Start of Provided entries

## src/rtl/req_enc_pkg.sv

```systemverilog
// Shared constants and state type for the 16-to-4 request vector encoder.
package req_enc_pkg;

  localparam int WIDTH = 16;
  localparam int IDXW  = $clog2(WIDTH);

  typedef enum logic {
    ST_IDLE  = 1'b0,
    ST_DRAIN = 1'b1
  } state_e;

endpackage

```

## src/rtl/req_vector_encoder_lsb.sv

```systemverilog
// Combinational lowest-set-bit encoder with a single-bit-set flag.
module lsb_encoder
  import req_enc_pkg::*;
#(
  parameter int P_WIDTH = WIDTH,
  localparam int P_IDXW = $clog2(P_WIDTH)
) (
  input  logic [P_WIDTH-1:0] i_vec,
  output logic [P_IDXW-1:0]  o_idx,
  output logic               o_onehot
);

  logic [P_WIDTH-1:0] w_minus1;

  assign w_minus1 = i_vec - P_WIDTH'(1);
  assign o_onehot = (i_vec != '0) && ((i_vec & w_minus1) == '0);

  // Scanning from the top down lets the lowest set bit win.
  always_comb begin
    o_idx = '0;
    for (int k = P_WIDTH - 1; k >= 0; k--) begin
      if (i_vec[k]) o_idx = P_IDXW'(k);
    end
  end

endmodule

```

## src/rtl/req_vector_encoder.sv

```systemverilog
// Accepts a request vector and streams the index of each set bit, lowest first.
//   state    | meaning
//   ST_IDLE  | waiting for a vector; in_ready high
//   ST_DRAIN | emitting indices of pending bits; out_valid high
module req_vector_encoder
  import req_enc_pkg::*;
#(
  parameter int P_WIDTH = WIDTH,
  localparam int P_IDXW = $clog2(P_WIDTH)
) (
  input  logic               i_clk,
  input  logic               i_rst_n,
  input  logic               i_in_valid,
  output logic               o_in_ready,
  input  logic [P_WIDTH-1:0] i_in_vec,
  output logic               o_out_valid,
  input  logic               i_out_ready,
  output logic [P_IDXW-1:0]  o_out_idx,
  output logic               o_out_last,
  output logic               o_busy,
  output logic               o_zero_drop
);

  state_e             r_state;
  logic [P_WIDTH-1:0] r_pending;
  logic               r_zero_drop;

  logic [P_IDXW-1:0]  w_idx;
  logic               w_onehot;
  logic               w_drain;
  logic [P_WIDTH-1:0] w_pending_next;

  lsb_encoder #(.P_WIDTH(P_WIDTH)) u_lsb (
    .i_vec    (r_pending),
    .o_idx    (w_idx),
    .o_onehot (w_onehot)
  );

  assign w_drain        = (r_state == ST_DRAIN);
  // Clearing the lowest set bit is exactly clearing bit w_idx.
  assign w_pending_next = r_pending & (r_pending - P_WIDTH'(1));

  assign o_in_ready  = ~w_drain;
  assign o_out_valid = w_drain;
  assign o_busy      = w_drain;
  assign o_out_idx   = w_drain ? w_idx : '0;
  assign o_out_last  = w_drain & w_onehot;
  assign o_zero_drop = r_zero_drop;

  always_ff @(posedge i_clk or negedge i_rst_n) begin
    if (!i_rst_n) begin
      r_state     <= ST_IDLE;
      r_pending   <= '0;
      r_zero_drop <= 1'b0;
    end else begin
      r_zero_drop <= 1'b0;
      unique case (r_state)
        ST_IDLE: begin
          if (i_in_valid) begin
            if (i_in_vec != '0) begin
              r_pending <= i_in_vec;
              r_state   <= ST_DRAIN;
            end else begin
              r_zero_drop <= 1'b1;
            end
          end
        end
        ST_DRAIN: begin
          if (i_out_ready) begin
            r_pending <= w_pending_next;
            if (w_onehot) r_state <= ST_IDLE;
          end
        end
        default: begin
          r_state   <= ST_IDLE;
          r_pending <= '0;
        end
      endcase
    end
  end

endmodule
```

End of Provided entries

--- Your task ---
Each line of the listing should be copied exactly.

--- Task result ---
## src/rtl/req_enc_pkg.sv

```systemverilog
// Shared constants and state type for the 16-to-4 request vector encoder.
package req_enc_pkg;

  localparam int WIDTH = 16;
  localparam int IDXW  = $clog2(WIDTH);

  typedef enum logic {
    ST_IDLE  = 1'b0,
    ST_DRAIN = 1'b1
  } state_e;

endpackage

```

## src/rtl/req_vector_encoder_lsb.sv

```systemverilog
// Combinational lowest-set-bit encoder with a single-bit-set flag.
module lsb_encoder
  import req_enc_pkg::*;
#(
  parameter int P_WIDTH = WIDTH,
  localparam int P_IDXW = $clog2(P_WIDTH)
) (
  input  logic [P_WIDTH-1:0] i_vec,
  output logic [P_IDXW-1:0]  o_idx,
  output logic               o_onehot
);

  logic [P_WIDTH-1:0] w_minus1;

  assign w_minus1 = i_vec - P_WIDTH'(1);
  assign o_onehot = (i_vec != '0) && ((i_vec & w_minus1) == '0);

  // Scanning from the top down lets the lowest set bit win.
  always_comb begin
    o_idx = '0;
    for (int k = P_WIDTH - 1; k >= 0; k--) begin
      if (i_vec[k]) o_idx = P_IDXW'(k);
    end
  end

endmodule

```

## src/rtl/req_vector_encoder.sv

```systemverilog
// Accepts a request vector and streams the index of each set bit, lowest first.
//   state    | meaning
//   ST_IDLE  | waiting for a vector; in_ready high
//   ST_DRAIN | emitting indices of pending bits; out_valid high
module req_vector_encoder
  import req_enc_pkg::*;
#(
  parameter int P_WIDTH = WIDTH,
  localparam int P_IDXW = $clog2(P_WIDTH)
) (
  input  logic               i_clk,
  input  logic               i_rst_n,
  input  logic               i_in_valid,
  output logic               o_in_ready,
  input  logic [P_WIDTH-1:0] i_in_vec,
  output logic               o_out_valid,
  input  logic               i_out_ready,
  output logic [P_IDXW-1:0]  o_out_idx,
  output logic               o_out_last,
  output logic               o_busy,
  output logic               o_zero_drop
);

  state_e             r_state;
  logic [P_WIDTH-1:0] r_pending;
  logic               r_zero_drop;

  logic [P_IDXW-1:0]  w_idx;
  logic               w_onehot;
  logic               w_drain;
  logic [P_WIDTH-1:0] w_pending_next;

  lsb_encoder #(.P_WIDTH(P_WIDTH)) u_lsb (
    .i_vec    (r_pending),
    .o_idx    (w_idx),
    .o_onehot (w_onehot)
  );

  assign w_drain        = (r_state == ST_DRAIN);
  // Clearing the lowest set bit is exactly clearing bit w_idx.
  assign w_pending_next = r_pending & (r_pending - P_WIDTH'(1));

  assign o_in_ready  = ~w_drain;
  assign o_out_valid = w_drain;
  assign o_busy      = w_drain;
  assign o_out_idx   = w_drain ? w_idx : '0;
  assign o_out_last  = w_drain & w_onehot;
  assign o_zero_drop = r_zero_drop;

  always_ff @(posedge i_clk or negedge i_rst_n) begin
    if (!i_rst_n) begin
      r_state     <= ST_IDLE;
      r_pending   <= '0;
      r_zero_drop <= 1'b0;
    end else begin
      r_zero_drop <= 1'b0;
      unique case (r_state)
        ST_IDLE: begin
          if (i_in_valid) begin
            if (i_in_vec != '0) begin
              r_pending <= i_in_vec;
              r_state   <= ST_DRAIN;
            end else begin
              r_zero_drop <= 1'b1;
            end
          end
        end
        ST_DRAIN: begin
          if (i_out_ready) begin
            r_pending <= w_pending_next;
            if (w_onehot) r_state <= ST_IDLE;
          end
        end
        default: begin
          r_state   <= ST_IDLE;
          r_pending <= '0;
        end
      endcase
    end
  end

endmodule
```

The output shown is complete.